【WEB版】追放したくせに戻ってこい? 万能薬を作れる薬師を追い出しておいて、今さら後悔されても困ります! めでたく婚約破棄され、隣国で自由を満喫しているのでお構いなく
 白肌病を患いながらも医術を学び、多くの仲間が亡くなる中自分だけが生き残った。いつ同じように命を落とすかわからない中で……それでも、彼は希望を失くすことなく医者という仕事を続け、しなやかに生きている。いくつもあった辛い出来事からも逃げ出さず、ちゃんと受け止め、飲み込んで消化して、多くの人を助ける力に変えてくれている。

 そこで私は院長と話した時や、妹のことを思い出した時に感じた胸のつかえに、やっと思い至った。

 ベッカーと比べて私はどうだろう。王太子と妹から受けた仕打ちや、大聖堂の激務に嫌気が差して旅に出た。その先で殿下と出会い、偶然魔族の国へと送られてきた……。

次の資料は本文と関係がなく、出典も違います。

File: src/logic/ubrg_regs.svh
// Register offsets, field positions, reset values and limits of the
// baud rate generator. Included by every design file that needs them.
`ifndef UBRG_REGS_SVH
`define UBRG_REGS_SVH

`define UBRG_ADDR_W 4
`define UBRG_OFS_BAUD_CTRL 4'h0
`define UBRG_OFS_MODE 4'h4
`define UBRG_OFS_TX_SHIFT 4'h8
`define UBRG_OFS_STATUS 4'hc

`define UBRG_BAUD_SEL_HI 7
`define UBRG_BAUD_SEL_LO 6
`define UBRG_BAUD_K_HI 4
`define UBRG_BAUD_K_LO 0
`define UBRG_BAUD_CTRL_RESET 8'h08

`define UBRG_MODE_POWER 7
`define UBRG_MODE_TX_EN 6
`define UBRG_MODE_RX_EN 5
`define UBRG_MODE_RESET 8'h00

`define UBRG_K_MIN 5'h08
`define UBRG_K_MAX 5'h1f

`define UBRG_PRE_DIV2_BIT 0
`define UBRG_PRE_DIV8_BIT 2
`define UBRG_PRE_DIV32_BIT 4

`define UBRG_FRAME_BITS 5'h0a

`endif

File: src/logic/ubrg_pkg.sv
// Types shared by the baud rate generator files.
// Assumes nothing of its surroundings.
package ubrg_pkg;

	typedef enum logic [1:0] {
		UBRG_SRC_TIMER,
		UBRG_SRC_DIV2,
		UBRG_SRC_DIV8,
		UBRG_SRC_DIV32
	} ubrg_src_e;

	typedef struct packed {
		logic cyc;
		logic stb;
		logic we;
		logic [3:0] adr;
		logic [3:0] sel;
		logic [31:0] dat;
	} ubrg_wb_req_s;

	typedef struct packed {
		logic ack;
		logic [31:0] dat;
	} ubrg_wb_rsp_s;

	typedef struct packed {
		logic base_clk;
		logic tx_clk;
		logic rx_clk;
		logic rx_sample;
		logic rx_active;
	} ubrg_clk_out_s;

endpackage

File: src/logic/ubrg_top.sv
// Dedicated baud rate generator of an asynchronous serial port, with its
// control registers on a classic Wishbone slave.
// Assumes one clock mclk, a synchronous reset, and that the serial
// receive line and the timer output arrive asynchronously.
//
// The placing of the registers and the Wishbone slave port were chosen for this implementation.
`timescale 1ns/1ps
`include "ubrg_regs.svh"

module ubrg_top #(
	parameter int CW = 5,
	parameter logic [4:0] FRAME_BITS = `UBRG_FRAME_BITS
) (
	input wire logic mclk,
	input wire logic rst,
	input wire ubrg_pkg::ubrg_wb_req_s wb_req,
	output ubrg_pkg::ubrg_wb_rsp_s wb_rsp,
	input wire logic serial_rx_line,
	input wire logic timer_output_source,
	output ubrg_pkg::ubrg_clk_out_s clk_out
);
	import ubrg_pkg::*;

	typedef enum logic [1:0] {
		UBRG_RX_IDLE,
		UBRG_RX_HUNT,
		UBRG_RX_FRAME
	} ubrg_rx_state_e;

	logic [7:0] baud_generator_control;
	logic [7:0] serial_operation_mode_reg;
	logic serial_power_bit;
	logic tx_enable_bit;
	logic rx_enable_bit;
	ubrg_src_e clk_sel;
	logic [CW-1:0] divisor_k_field;

	logic bus_req;
	logic wr_strobe;
	logic [CW-1:0] next_k;
	logic [31:0] next_rd;

	logic base_clk;
	logic base_tick;

	logic tx_run;
	logic tx_first_pending;
	logic tx_restart;
	logic [CW-1:0] tx_count;
	logic tx_serial_clk;

	logic rx_run;
	logic rx_restart;
	logic [CW-1:0] rx_count;
	logic rx_serial_clk;
	logic rx_half;

	logic rx_meta;
	logic rx_sync;
	logic rx_prev;
	logic rx_fall;

	ubrg_rx_state_e rx_state;
	ubrg_rx_state_e next_rx_state;
	logic [5:0] rx_halves;
	logic [5:0] frame_halves;
	logic rx_sample;
	logic next_rx_sample;

	assign serial_power_bit = serial_operation_mode_reg[`UBRG_MODE_POWER];
	assign tx_enable_bit = serial_operation_mode_reg[`UBRG_MODE_TX_EN];
	assign rx_enable_bit = serial_operation_mode_reg[`UBRG_MODE_RX_EN];
	assign clk_sel = ubrg_src_e'(baud_generator_control[
		`UBRG_BAUD_SEL_HI:`UBRG_BAUD_SEL_LO]);
	assign divisor_k_field = baud_generator_control[
		`UBRG_BAUD_K_HI:`UBRG_BAUD_K_LO];

	// Wishbone slave: one wait state, ack for one cycle per request.
	assign bus_req = wb_req.cyc && wb_req.stb && !wb_rsp.ack;
	assign wr_strobe = bus_req && wb_req.we && wb_req.sel[0];

	// A divisor below the minimum would give a bit rate the receive
	// start check cannot follow, so it is raised to the minimum.
	always_comb begin
		next_k = wb_req.dat[`UBRG_BAUD_K_HI:`UBRG_BAUD_K_LO];
		if (next_k < `UBRG_K_MIN) begin
			next_k = `UBRG_K_MIN;
		end
	end

	always_ff @(posedge mclk) begin
		if (rst) begin
			baud_generator_control <= `UBRG_BAUD_CTRL_RESET;
		end else if (wr_strobe && wb_req.adr == `UBRG_OFS_BAUD_CTRL) begin
			baud_generator_control <= {wb_req.dat[7:5], next_k};
		end
	end

	always_ff @(posedge mclk) begin
		if (rst) begin
			serial_operation_mode_reg <= `UBRG_MODE_RESET;
		end else if (wr_strobe && wb_req.adr == `UBRG_OFS_MODE) begin
			serial_operation_mode_reg <= {wb_req.dat[7:5], 5'h00};
		end
	end

	always_comb begin
		next_rd = 32'h0000_0000;
		case (wb_req.adr)
			`UBRG_OFS_BAUD_CTRL: begin
				next_rd = {24'h00_0000, baud_generator_control};
			end
			`UBRG_OFS_MODE: begin
				next_rd = {24'h00_0000, serial_operation_mode_reg};
			end
			`UBRG_OFS_STATUS: begin
				next_rd = {16'h0000, tx_first_pending,
					rx_state == UBRG_RX_FRAME, rx_state == UBRG_RX_HUNT,
					tx_run, 2'h0, rx_serial_clk, tx_serial_clk,
					3'h0, rx_count};
				next_rd[20:16] = tx_count;
			end
			default: begin
				next_rd = 32'h0000_0000;
			end
		endcase
	end

	always_ff @(posedge mclk) begin
		if (rst) begin
			wb_rsp.ack <= 1'b0;
		end else begin
			wb_rsp.ack <= bus_req;
		end
	end

	always_ff @(posedge mclk) begin
		if (rst) begin
			wb_rsp.dat <= 32'h0000_0000;
		end else if (bus_req && !wb_req.we) begin
			wb_rsp.dat <= next_rd;
		end
	end

	// Base clock selection and power gating.
	ubrg_prescaler u_prescaler (
		.mclk(mclk),
		.rst(rst),
		.power(serial_power_bit),
		.src(clk_sel),
		.timer_output_source(timer_output_source),
		.base_clk(base_clk),
		.base_tick(base_tick)
	);

	// Transmit side.
	assign tx_run = serial_power_bit && tx_enable_bit;
	assign tx_restart = wr_strobe && wb_req.adr == `UBRG_OFS_TX_SHIFT &&
		tx_first_pending;

	// Only the first data write after enabling realigns the bit clock;
	// later writes must not disturb a frame already running.
	always_ff @(posedge mclk) begin
		if (rst || !tx_run) begin
			tx_first_pending <= 1'b1;
		end else if (tx_restart) begin
			tx_first_pending <= 1'b0;
		end
	end

	ubrg_half_counter #(
		.CW(CW)
	) u_tx_counter (
		.mclk(mclk),
		.rst(rst),
		.run(tx_run),
		.restart(tx_restart),
		.base_tick(base_tick),
		.k(divisor_k_field),
		.count(tx_count),
		.serial_clk(tx_serial_clk),
		.half_pulse()
	);

	// Receive line synchroniser; the first flop feeds only the second.
	always_ff @(posedge mclk) begin
		rx_meta <= serial_rx_line;
		rx_sync <= rx_meta;
	end

	always_ff @(posedge mclk) begin
		if (rst) begin
			rx_prev <= 1'b1;
		end else begin
			rx_prev <= rx_sync;
		end
	end

	assign rx_fall = rx_prev && !rx_sync;

	// Receive sequencing: idle, start bit check, frame in progress.
	assign frame_halves = {FRAME_BITS, 1'b0} - 6'h01;

	always_comb begin
		next_rx_state = rx_state;
		next_rx_sample = 1'b0;
		case (rx_state)
			UBRG_RX_IDLE: begin
				if (rx_fall) begin
					next_rx_state = UBRG_RX_HUNT;
				end
			end
			UBRG_RX_HUNT: begin
				if (rx_half) begin
					next_rx_sample = 1'b1;
					next_rx_state = rx_sync ? UBRG_RX_IDLE :
						UBRG_RX_FRAME;
				end
			end
			UBRG_RX_FRAME: begin
				if (rx_half && rx_halves[0]) begin
					next_rx_sample = 1'b1;
				end
				if (rx_half && rx_halves == frame_halves) begin
					next_rx_state = UBRG_RX_IDLE;
				end
			end
			default: begin
				next_rx_state = UBRG_RX_IDLE;
			end
		endcase
	end

	always_ff @(posedge mclk) begin
		if (rst || !rx_enable_bit || !serial_power_bit) begin
			rx_state <= UBRG_RX_IDLE;
		end else begin
			rx_state <= next_rx_state;
		end
	end

	// Half bits counted since the start bit was confirmed at its middle.
	always_ff @(posedge mclk) begin
		if (rst || rx_state != UBRG_RX_FRAME) begin
			rx_halves <= 6'h01;
		end else if (rx_half) begin
			rx_halves <= rx_halves + 6'h01;
		end
	end

	always_ff @(posedge mclk) begin
		if (rst || !rx_run) begin
			rx_sample <= 1'b0;
		end else begin
			rx_sample <= next_rx_sample;
		end
	end

	assign rx_run = serial_power_bit && rx_enable_bit &&
		rx_state != UBRG_RX_IDLE;
	assign rx_restart = 1'b0;

	ubrg_half_counter #(
		.CW(CW)
	) u_rx_counter (
		.mclk(mclk),
		.rst(rst),
		.run(rx_run),
		.restart(rx_restart),
		.base_tick(base_tick),
		.k(divisor_k_field),
		.count(rx_count),
		.serial_clk(rx_serial_clk),
		.half_pulse(rx_half)
	);

	// Outputs are registered so that the pins never see decode glitches.
	always_ff @(posedge mclk) begin
		if (rst) begin
			clk_out <= '0;
		end else begin
			clk_out.base_clk <= base_clk;
			clk_out.tx_clk <= tx_serial_clk;
			clk_out.rx_clk <= rx_serial_clk;
			clk_out.rx_sample <= rx_sample;
			clk_out.rx_active <= rx_state == UBRG_RX_FRAME;
		end
	end

endmodule
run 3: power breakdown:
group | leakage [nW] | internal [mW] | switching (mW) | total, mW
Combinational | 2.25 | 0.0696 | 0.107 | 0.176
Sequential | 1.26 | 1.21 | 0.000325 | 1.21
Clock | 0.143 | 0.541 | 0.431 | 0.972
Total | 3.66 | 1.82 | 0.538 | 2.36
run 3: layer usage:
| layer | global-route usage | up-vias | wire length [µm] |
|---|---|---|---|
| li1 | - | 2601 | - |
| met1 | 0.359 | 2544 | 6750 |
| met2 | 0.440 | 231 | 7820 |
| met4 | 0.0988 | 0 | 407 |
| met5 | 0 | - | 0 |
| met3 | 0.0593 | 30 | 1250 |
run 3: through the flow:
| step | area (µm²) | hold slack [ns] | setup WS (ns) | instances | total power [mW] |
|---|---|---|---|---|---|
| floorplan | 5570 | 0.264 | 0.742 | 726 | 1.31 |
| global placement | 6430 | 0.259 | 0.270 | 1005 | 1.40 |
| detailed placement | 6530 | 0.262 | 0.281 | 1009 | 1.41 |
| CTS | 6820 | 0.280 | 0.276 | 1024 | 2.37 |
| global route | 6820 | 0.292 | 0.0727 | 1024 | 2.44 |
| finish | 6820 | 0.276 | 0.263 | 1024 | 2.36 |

 新しい場所で多くの人が、私を温かく迎え入れてくれる中で、私は嫌なことから区切りも付けぬまま、流されるままにこの国で過ごしていられればと考えていなかっただろうか。

 自分の境遇や苦しみを受け入れ、こうして前を向いているベッカーの姿を見て、私は勇気を貰い、同時に。

 このまま、この国でずっと居ることはしてはいけない――そう、思ってしまった。